- [Exercise aim]: Would you output the entries below only from the line containing "[power_and_ir_drop]" through the line containing "GRT usage, %", exactly as they stand and with both ends included?

- [Task inputs]:
- - - - - - -

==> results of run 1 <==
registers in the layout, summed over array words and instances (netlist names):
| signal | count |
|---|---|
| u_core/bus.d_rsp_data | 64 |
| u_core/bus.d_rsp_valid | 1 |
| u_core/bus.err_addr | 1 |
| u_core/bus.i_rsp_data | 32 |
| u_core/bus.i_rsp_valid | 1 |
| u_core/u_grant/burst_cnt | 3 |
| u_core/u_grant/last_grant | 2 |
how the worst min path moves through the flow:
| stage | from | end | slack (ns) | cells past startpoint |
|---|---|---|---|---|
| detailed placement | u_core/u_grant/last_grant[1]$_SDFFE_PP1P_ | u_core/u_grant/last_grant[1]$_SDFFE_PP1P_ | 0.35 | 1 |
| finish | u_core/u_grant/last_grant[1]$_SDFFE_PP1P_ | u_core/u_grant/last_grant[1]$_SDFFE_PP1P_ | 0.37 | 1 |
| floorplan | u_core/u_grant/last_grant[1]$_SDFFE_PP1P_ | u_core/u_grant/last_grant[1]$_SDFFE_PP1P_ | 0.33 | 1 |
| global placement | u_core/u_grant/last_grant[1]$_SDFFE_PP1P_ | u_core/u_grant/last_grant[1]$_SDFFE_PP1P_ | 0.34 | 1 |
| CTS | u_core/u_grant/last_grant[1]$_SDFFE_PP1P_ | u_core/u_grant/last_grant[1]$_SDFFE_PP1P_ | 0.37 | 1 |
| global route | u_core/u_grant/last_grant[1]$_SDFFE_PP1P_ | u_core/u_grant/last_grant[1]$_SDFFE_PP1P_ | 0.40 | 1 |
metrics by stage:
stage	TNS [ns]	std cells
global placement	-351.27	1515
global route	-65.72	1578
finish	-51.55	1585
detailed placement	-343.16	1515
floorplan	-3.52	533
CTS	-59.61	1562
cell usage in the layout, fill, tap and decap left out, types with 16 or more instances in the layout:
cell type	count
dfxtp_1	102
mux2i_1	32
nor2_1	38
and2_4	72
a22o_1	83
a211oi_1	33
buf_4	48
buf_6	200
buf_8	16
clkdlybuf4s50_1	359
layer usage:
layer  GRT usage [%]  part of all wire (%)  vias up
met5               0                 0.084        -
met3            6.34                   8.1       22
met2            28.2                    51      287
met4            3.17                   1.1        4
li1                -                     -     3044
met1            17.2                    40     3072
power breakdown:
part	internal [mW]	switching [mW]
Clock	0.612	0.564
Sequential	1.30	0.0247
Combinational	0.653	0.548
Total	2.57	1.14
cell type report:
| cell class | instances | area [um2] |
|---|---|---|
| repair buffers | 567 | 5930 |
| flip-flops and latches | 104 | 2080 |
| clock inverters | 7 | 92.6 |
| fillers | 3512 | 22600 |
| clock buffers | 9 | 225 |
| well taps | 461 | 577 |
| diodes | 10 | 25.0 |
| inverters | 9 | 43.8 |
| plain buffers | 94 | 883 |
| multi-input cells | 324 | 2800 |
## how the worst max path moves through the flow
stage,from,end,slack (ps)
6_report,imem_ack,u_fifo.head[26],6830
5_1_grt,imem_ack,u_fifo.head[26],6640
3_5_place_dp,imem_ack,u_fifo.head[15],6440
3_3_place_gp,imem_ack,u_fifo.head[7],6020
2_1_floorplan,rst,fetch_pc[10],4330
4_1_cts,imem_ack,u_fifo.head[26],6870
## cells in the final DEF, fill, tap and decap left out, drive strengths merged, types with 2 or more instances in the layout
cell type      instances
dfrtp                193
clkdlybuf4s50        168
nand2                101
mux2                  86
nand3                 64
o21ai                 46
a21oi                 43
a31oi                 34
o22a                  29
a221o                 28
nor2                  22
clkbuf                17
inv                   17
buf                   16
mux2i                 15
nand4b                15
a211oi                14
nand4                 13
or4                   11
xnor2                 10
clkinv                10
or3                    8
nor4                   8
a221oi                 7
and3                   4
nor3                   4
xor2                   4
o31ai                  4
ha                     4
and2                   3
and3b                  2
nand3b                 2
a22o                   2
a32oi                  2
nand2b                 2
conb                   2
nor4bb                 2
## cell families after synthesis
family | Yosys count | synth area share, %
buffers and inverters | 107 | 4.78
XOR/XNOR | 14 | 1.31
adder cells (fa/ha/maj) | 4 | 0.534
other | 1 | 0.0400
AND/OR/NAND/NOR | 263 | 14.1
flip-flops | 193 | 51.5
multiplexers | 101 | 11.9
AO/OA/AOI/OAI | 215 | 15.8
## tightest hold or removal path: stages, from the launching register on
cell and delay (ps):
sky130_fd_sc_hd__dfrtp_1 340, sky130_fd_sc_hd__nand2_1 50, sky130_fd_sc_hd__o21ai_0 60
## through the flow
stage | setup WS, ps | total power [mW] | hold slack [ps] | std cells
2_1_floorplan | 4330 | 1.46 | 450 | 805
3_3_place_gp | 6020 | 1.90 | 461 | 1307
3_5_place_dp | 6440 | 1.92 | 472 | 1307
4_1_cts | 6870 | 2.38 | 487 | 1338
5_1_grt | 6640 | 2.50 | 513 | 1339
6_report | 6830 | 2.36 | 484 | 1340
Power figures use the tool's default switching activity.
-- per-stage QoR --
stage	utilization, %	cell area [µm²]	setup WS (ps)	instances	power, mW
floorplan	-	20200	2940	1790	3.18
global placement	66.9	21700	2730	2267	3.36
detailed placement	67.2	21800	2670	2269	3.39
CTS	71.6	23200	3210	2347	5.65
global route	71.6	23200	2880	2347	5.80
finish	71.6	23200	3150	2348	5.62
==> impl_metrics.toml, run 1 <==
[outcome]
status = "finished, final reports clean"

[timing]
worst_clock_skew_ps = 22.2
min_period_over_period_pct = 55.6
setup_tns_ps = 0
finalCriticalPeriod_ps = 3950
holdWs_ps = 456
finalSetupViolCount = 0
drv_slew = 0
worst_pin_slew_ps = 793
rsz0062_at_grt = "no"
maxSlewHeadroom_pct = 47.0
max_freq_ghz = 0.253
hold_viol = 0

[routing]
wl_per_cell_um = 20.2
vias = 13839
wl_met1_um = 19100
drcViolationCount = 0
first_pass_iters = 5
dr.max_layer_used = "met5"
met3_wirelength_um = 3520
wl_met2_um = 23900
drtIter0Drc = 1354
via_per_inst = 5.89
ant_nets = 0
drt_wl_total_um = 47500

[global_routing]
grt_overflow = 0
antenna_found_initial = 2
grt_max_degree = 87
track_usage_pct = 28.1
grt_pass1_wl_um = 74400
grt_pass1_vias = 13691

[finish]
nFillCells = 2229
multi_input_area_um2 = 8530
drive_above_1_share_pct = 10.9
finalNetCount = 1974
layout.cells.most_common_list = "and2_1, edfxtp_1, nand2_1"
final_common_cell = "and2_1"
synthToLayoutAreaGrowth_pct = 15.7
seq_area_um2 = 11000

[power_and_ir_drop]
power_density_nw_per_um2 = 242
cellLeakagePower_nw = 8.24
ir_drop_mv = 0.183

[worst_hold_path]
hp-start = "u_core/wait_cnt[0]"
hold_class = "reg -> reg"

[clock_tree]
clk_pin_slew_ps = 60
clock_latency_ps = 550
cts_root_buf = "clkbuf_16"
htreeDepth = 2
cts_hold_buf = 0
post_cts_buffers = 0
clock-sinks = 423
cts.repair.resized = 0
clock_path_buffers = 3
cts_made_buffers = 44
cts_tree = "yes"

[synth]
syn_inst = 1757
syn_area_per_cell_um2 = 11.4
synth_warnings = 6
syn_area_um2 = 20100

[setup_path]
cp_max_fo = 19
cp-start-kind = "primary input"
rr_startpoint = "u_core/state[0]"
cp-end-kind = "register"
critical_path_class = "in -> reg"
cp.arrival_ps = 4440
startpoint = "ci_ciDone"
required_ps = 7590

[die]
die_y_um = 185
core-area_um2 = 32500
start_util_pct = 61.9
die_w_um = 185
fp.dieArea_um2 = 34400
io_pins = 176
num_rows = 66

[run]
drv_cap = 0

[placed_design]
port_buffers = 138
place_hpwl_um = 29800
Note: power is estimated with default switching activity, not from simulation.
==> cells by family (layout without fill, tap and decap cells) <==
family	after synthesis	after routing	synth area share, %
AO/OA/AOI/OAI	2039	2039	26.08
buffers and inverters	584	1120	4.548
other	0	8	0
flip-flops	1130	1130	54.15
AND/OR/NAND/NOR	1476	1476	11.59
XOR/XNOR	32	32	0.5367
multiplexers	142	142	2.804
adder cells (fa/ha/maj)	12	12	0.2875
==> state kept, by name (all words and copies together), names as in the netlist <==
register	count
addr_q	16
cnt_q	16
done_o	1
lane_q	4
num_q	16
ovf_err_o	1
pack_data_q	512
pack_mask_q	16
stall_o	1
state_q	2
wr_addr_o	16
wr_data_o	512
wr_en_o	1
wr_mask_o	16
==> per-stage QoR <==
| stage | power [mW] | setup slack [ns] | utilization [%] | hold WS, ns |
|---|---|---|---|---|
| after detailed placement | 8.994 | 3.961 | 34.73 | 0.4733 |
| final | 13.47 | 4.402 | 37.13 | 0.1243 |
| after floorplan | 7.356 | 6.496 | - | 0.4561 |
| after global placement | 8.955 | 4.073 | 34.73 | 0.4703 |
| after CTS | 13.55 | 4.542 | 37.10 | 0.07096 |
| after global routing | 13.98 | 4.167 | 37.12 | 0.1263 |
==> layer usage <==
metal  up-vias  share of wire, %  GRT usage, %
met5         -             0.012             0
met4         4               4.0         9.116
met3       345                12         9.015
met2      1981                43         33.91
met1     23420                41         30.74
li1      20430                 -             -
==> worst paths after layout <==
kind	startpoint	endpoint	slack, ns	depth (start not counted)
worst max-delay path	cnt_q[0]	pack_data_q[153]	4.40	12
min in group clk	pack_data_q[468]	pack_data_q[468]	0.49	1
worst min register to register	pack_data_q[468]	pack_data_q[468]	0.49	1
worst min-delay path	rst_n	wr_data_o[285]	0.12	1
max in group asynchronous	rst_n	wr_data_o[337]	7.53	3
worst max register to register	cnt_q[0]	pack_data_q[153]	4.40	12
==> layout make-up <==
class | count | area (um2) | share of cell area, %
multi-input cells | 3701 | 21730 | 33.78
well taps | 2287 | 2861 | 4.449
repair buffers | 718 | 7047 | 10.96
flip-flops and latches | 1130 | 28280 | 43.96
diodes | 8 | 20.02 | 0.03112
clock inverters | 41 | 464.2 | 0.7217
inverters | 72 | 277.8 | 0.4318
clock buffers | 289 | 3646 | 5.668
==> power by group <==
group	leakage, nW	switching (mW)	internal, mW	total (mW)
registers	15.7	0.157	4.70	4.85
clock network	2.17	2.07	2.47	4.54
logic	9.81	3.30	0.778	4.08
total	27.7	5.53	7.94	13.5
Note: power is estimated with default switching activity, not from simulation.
File: src/rtl/life_pkg.sv
// Shared definitions for the 16x16 life array and its host-side driver.
package life_pkg;

  localparam int ROWS  = 16;
  localparam int WIDTH = 16;
  localparam int SEL_W = 4;
  localparam int PER_W = 16;

  localparam logic [SEL_W-1:0] LAST_ROW = SEL_W'(ROWS - 1);

  typedef enum logic [2:0] {
    S_IDLE,
    S_LOAD,
    S_STEP,
    S_SETTLE,
    S_FETCH,
    S_DUMP
  } drv_state_t;

  typedef struct packed {
    logic [WIDTH-1:0] data;
    logic [SEL_W-1:0] row;
    logic             last;
  } row_beat_t;

endpackage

- - - - - - -

- [Task solution]:
[power_and_ir_drop]
power_density_nw_per_um2 = 242
cellLeakagePower_nw = 8.24
ir_drop_mv = 0.183

[worst_hold_path]
hp-start = "u_core/wait_cnt[0]"
hold_class = "reg -> reg"

[clock_tree]
clk_pin_slew_ps = 60
clock_latency_ps = 550
cts_root_buf = "clkbuf_16"
htreeDepth = 2
cts_hold_buf = 0
post_cts_buffers = 0
clock-sinks = 423
cts.repair.resized = 0
clock_path_buffers = 3
cts_made_buffers = 44
cts_tree = "yes"

[synth]
syn_inst = 1757
syn_area_per_cell_um2 = 11.4
synth_warnings = 6
syn_area_um2 = 20100

[setup_path]
cp_max_fo = 19
cp-start-kind = "primary input"
rr_startpoint = "u_core/state[0]"
cp-end-kind = "register"
critical_path_class = "in -> reg"
cp.arrival_ps = 4440
startpoint = "ci_ciDone"
required_ps = 7590

[die]
die_y_um = 185
core-area_um2 = 32500
start_util_pct = 61.9
die_w_um = 185
fp.dieArea_um2 = 34400
io_pins = 176
num_rows = 66

[run]
drv_cap = 0

[placed_design]
port_buffers = 138
place_hpwl_um = 29800
Note: power is estimated with default switching activity, not from simulation.
==> cells by family (layout without fill, tap and decap cells) <==
family	after synthesis	after routing	synth area share, %
AO/OA/AOI/OAI	2039	2039	26.08
buffers and inverters	584	1120	4.548
other	0	8	0
flip-flops	1130	1130	54.15
AND/OR/NAND/NOR	1476	1476	11.59
XOR/XNOR	32	32	0.5367
multiplexers	142	142	2.804
adder cells (fa/ha/maj)	12	12	0.2875
==> state kept, by name (all words and copies together), names as in the netlist <==
register	count
addr_q	16
cnt_q	16
done_o	1
lane_q	4
num_q	16
ovf_err_o	1
pack_data_q	512
pack_mask_q	16
stall_o	1
state_q	2
wr_addr_o	16
wr_data_o	512
wr_en_o	1
wr_mask_o	16
==> per-stage QoR <==
| stage | power [mW] | setup slack [ns] | utilization [%] | hold WS, ns |
|---|---|---|---|---|
| after detailed placement | 8.994 | 3.961 | 34.73 | 0.4733 |
| final | 13.47 | 4.402 | 37.13 | 0.1243 |
| after floorplan | 7.356 | 6.496 | - | 0.4561 |
| after global placement | 8.955 | 4.073 | 34.73 | 0.4703 |
| after CTS | 13.55 | 4.542 | 37.10 | 0.07096 |
| after global routing | 13.98 | 4.167 | 37.12 | 0.1263 |
==> layer usage <==
metal  up-vias  share of wire, %  GRT usage, %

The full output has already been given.